Сели ждать за дождиком, уставившись каждый в свой стакан. Гомер ерзал, кашлял. Артем слушал себя: что там? Ветер внутри выл. Крутил железные лопасти, скрипел, переделывался в силу, чтобы Артему еще немного побыть на земле. Где вы, белобрюхие небесные корабли? Куда летите по этому ветру? Глотал водку: в стакане от того, что пригубливал, расходилось розовое облако, а внутри у Артема — облако мутное, как самогон. Сон наваливался. Сколько он не спал?
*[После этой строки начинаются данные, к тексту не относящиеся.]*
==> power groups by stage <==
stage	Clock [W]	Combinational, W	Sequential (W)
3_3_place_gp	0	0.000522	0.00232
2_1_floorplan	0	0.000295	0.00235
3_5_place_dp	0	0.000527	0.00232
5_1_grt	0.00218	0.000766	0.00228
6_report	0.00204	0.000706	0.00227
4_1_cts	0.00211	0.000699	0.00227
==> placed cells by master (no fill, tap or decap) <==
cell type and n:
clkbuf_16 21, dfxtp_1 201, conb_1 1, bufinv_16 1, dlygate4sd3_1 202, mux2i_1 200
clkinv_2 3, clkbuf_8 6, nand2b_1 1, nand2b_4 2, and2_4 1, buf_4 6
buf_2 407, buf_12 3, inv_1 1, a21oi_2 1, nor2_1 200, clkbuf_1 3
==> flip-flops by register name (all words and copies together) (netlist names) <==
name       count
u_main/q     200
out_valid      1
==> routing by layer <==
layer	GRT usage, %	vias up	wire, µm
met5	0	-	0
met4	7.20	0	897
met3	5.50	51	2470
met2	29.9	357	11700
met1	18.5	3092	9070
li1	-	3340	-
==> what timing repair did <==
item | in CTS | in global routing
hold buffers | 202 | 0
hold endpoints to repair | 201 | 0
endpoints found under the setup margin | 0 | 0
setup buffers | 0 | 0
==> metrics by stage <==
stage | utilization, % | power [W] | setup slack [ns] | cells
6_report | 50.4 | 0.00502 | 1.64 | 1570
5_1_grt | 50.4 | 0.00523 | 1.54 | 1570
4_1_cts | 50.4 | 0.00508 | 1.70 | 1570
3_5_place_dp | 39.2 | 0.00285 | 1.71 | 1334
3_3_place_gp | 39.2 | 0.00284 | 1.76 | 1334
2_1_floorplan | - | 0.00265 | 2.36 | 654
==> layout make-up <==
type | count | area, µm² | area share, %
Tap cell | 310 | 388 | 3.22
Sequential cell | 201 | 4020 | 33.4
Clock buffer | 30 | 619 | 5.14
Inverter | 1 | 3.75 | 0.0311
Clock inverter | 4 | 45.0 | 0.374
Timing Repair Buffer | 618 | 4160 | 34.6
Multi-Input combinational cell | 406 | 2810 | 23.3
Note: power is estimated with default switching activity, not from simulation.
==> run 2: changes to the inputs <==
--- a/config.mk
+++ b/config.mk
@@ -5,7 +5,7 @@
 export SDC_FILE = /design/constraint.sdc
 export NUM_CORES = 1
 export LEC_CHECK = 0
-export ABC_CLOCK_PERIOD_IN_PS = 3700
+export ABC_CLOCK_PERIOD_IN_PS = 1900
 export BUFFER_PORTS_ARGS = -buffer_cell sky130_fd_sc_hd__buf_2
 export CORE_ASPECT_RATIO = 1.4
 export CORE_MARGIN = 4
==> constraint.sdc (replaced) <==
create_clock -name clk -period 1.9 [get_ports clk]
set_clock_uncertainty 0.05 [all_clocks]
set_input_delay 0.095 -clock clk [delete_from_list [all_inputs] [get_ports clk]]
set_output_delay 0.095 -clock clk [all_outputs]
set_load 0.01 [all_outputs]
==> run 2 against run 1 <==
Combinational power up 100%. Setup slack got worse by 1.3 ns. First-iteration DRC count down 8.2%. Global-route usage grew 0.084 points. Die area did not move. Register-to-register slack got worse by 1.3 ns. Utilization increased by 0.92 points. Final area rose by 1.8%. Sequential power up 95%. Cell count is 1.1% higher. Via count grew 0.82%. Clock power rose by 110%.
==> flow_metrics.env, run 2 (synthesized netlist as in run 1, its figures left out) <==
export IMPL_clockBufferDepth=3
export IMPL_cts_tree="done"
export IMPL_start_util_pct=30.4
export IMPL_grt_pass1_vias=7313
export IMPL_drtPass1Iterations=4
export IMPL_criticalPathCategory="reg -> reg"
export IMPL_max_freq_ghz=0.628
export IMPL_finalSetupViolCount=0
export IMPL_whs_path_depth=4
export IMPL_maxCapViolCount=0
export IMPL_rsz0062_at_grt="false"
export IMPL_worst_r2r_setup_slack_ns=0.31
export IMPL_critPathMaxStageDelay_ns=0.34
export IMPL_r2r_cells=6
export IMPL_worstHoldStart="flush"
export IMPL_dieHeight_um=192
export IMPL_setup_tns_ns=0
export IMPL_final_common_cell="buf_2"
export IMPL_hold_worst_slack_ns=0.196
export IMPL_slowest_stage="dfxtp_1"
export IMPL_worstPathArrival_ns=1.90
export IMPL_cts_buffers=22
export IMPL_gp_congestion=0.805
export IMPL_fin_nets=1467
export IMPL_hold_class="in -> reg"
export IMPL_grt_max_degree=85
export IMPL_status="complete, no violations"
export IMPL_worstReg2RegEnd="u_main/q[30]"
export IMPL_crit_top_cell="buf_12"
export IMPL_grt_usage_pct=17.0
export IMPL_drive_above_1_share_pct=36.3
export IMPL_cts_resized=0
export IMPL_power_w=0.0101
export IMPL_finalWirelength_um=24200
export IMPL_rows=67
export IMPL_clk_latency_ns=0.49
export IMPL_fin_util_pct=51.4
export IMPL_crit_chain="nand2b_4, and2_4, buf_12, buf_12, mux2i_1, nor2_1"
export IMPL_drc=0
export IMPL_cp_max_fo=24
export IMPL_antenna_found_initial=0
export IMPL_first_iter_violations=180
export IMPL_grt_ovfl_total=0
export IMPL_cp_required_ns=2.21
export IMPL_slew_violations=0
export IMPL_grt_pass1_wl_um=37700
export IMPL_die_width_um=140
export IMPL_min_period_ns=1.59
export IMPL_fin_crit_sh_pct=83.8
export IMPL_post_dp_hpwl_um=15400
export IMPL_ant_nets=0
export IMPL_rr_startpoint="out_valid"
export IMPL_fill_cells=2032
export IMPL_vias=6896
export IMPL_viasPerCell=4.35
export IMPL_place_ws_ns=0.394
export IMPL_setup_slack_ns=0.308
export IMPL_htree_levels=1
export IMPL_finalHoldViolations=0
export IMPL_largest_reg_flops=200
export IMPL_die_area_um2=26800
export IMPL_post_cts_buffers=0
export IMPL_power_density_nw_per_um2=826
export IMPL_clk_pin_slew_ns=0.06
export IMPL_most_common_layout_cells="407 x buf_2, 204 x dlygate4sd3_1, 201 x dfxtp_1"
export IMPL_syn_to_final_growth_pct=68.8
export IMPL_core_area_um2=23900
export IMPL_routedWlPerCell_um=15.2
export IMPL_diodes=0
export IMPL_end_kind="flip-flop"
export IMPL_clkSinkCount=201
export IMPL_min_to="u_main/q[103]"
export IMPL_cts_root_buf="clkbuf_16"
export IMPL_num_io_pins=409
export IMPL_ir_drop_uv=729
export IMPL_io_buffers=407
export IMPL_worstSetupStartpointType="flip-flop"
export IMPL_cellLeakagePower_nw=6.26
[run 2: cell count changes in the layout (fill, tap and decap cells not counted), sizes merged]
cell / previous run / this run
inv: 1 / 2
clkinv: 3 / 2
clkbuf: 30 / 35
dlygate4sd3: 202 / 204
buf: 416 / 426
<file path="config.mk">
export PLATFORM = sky130hd
export DESIGN_NAME = icache_refill_ctrl
export DESIGN_NICKNAME = d
export VERILOG_FILES = /design/src/rtl/fetch_pkg.sv /design/src/rtl/refill_watchdog.sv /design/src/rtl/icache_refill_ctrl.sv
export SDC_FILE = /design/constraint.sdc
export NUM_CORES = 1
export LEC_CHECK = 0
export ABC_AREA = 1
export BUFFER_PORTS_ARGS = -buffer_cell sky130_fd_sc_hd__buf_2
export CAP_MARGIN = 20
export CORE_ASPECT_RATIO = 1.4
export CORE_MARGIN = 1
export CORE_UTILIZATION = 45
export CTS_BUF_LIST = sky130_fd_sc_hd__clkbuf_2
export DETAILED_ROUTE_END_ITERATION = 16
export HOLD_SLACK_MARGIN = 0.06
export PLACE_DENSITY = 0.82
export RECOVER_POWER = 25
export SYNTH_ARGS = -nofsm -noshare
export SYNTH_HDL_FRONTEND = slang
export SYNTH_HIERARCHICAL = 1
export SYNTH_SLANG_ARGS = --single-unit
</file>
<file path="constraint.sdc">
create_clock -name Clk -period 1.9 [get_ports Clk]
set_input_delay 0.38 -clock Clk [delete_from_list [all_inputs] [get_ports Clk]]
set_output_delay 0.38 -clock Clk [all_outputs]
set_load 0.02 [all_outputs]
</file>
[config.mk]
export PLATFORM = sky130hd
export DESIGN_NAME = seg_scan_ctrl
export DESIGN_NICKNAME = d
export VERILOG_FILES = /design/src/rtl/seg_scan_ctrl.sv
export SDC_FILE = /design/constraint.sdc
export NUM_CORES = 1
export LEC_CHECK = 0
export CORE_ASPECT_RATIO = 1.1
export CORE_MARGIN = 1.5
export CORE_UTILIZATION = 50
export CTS_BUF_LIST = sky130_fd_sc_hd__clkbuf_8
export CTS_CLUSTER_DIAMETER = 40
export DETAILED_ROUTE_END_ITERATION = 16
export MAX_ROUTING_LAYER = met4
export PLACE_DENSITY = 0.72
export SLEW_MARGIN = 40
export SYNTH_ARGS = -nofsm -noshare
export SYNTH_HDL_FRONTEND = slang
export SYNTH_SLANG_ARGS = --single-unit
export TNS_END_PERCENT = 10
[constraint.sdc]
create_clock -name i_clk -period 3.4 [get_ports i_clk]
set_input_delay 0.34 -clock i_clk [delete_from_list [all_inputs] [get_ports i_clk]]
set_output_delay 0.34 -clock i_clk [all_outputs]
set_load 0.01 [all_outputs]
[src/rtl/seg_scan_ctrl.sv]
// Time-multiplexed hex display scanner: one shared decoder, per-slot blanking, frame-aligned commit.
// Optional leading-zero suppression is compiled in with `define SEG_LZ_BLANK_EN.
module seg_scan_ctrl #(
   parameter int DIGITS    = 4,
   parameter int SCAN_DIV  = 50000,
   parameter int BLANK_CYC = 500
) (
   input  logic                  i_clk,
   input  logic                  i_reset,
   input  logic                  i_load,
   input  logic [4*DIGITS-1:0]   i_value,
   input  logic [DIGITS-1:0]     i_digit_en,
   output logic                  o_pending,
   output logic                  o_frame_done,
   output logic [6:0]            o_dout,
   output logic [DIGITS-1:0]     o_an
);

   localparam int CW = (SCAN_DIV > 1) ? $clog2(SCAN_DIV) : 1;
   localparam int IW = (DIGITS > 1) ? $clog2(DIGITS) : 1;
   localparam logic [CW-1:0] CNT_LAST  = CW'(SCAN_DIV - 1);
   localparam logic [CW-1:0] CNT_BLANK = CW'(BLANK_CYC);
   localparam logic [IW-1:0] IDX_LAST  = IW'(DIGITS - 1);

   typedef enum logic {BLANK, SHOW} state_t;

   function automatic logic [6:0] f_decode(input logic [3:0] n);
      case (n)
         4'h0: f_decode = 7'b1000000;
         4'h1: f_decode = 7'b1111001;
         4'h2: f_decode = 7'b0100100;
         4'h3: f_decode = 7'b0110000;
         4'h4: f_decode = 7'b0011001;
         4'h5: f_decode = 7'b0010010;
         4'h6: f_decode = 7'b0000010;
         4'h7: f_decode = 7'b1111000;
         4'h8: f_decode = 7'b0000000;
         4'h9: f_decode = 7'b0010000;
         4'hA: f_decode = 7'b0001000;
         4'hB: f_decode = 7'b0000011;
         4'hC: f_decode = 7'b1000110;
         4'hD: f_decode = 7'b0100001;
         4'hE: f_decode = 7'b0000110;
         default: f_decode = 7'b0001110;
      endcase
   endfunction

   state_t                   r_state;
   logic [CW-1:0]            r_cnt;
   logic [IW-1:0]            r_idx;
   logic [DIGITS-1:0][3:0]   r_shadow;
   logic [DIGITS-1:0][3:0]   r_active;
   logic                     r_pending;
   logic                     r_frame_done;
   logic [6:0]               r_dout;
   logic [DIGITS-1:0]        r_an;

   logic                     w_last_slot;
   logic                     w_frame_end;
   logic [CW-1:0]            w_cnt_nxt;
   logic [IW-1:0]            w_idx_nxt;
   logic [DIGITS-1:0][3:0]   w_active_nxt;
   logic                     w_show_nxt;
   logic [DIGITS-1:0]        w_lz;
   logic                     w_digit_on;

   assign w_last_slot = (r_cnt == CNT_LAST);
   assign w_frame_end = w_last_slot && (r_idx == IDX_LAST);
   assign w_cnt_nxt   = w_last_slot ? '0 : r_cnt + CW'(1);
   assign w_idx_nxt   = !w_last_slot ? r_idx :
                        (r_idx == IDX_LAST) ? '0 : r_idx + IW'(1);

   // A load on the frame-end cycle bypasses the shadow so it lands in this frame boundary.
   always_comb begin
      w_active_nxt = r_active;
      if (w_frame_end) begin
         if (i_load)         w_active_nxt = i_value;
         else if (r_pending) w_active_nxt = r_shadow;
      end
   end

   assign w_show_nxt = (r_state == SHOW) ? !w_last_slot : (w_cnt_nxt == CNT_BLANK);

`ifdef SEG_LZ_BLANK_EN
   assign w_lz[0] = 1'b0;
   for (genvar gi = 1; gi < DIGITS; gi++) begin : g_lz
      assign w_lz[gi] = (w_active_nxt[DIGITS-1:gi] == '0);
   end
`else
   assign w_lz = '0;
`endif

   assign w_digit_on = w_show_nxt && i_digit_en[w_idx_nxt] && !w_lz[w_idx_nxt];

   // Outputs are registered from next-state values so they switch on the same edge as cnt/state.
   always_ff @(posedge i_clk) begin
      if (i_reset) begin
         r_state      <= BLANK;
         r_cnt        <= '0;
         r_idx        <= '0;
         r_shadow     <= '0;
         r_active     <= '0;
         r_pending    <= 1'b0;
         r_frame_done <= 1'b0;
         r_dout       <= '1;
         r_an         <= '1;
      end else begin
         case (r_state)
            BLANK: if (w_cnt_nxt == CNT_BLANK) r_state <= SHOW;
            SHOW:  if (w_last_slot)            r_state <= BLANK;
            default:                           r_state <= BLANK;
         endcase
         r_cnt        <= w_cnt_nxt;
         r_idx        <= w_idx_nxt;
         r_active     <= w_active_nxt;
         if (i_load) r_shadow <= i_value;
         r_pending    <= w_frame_end ? 1'b0 : (r_pending | i_load);
         r_frame_done <= (w_cnt_nxt == CNT_LAST) && (w_idx_nxt == IDX_LAST);
         r_an         <= w_digit_on ? ~(DIGITS'(1) << w_idx_nxt) : '1;
         r_dout       <= w_digit_on ? f_decode(w_active_nxt[w_idx_nxt]) : '1;
      end
   end

   assign o_pending    = r_pending;
   assign o_frame_done = r_frame_done;
   assign o_dout       = r_dout;
   assign o_an         = r_an;

endmodule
Сутки?
Достонали; вышел какой-то хмырь, застегиваясь. Улыбнулся, как победитель. Что с этим делать?
Гомер сорвался с места, зашаркал туда. Курицу бросил.
— Саша?!
— Гомер… Ты?..
Артем не двигался. Не его разговор. Но не слышать не мог.
— Боже… Ты тут… Зачем ты? Сашенька…
— Со мной все в порядке.
— Я… Я думал, ты умерла… Искал тебя там, на Тульской…
— Прости.
— Почему ты не сказала мне? Не нашла?
— А ты как меня нашел?
— Я… Артем. Знаешь его? Он мне показал.
— Он тут?
— Ты… Зачем этим занимаешься? Саша? Зачем ты — этой грязью?
— Разве — это — грязь?
— Тебе не надо. Нельзя этим. Давай, ты… Собирай вещи свои. И пойдем.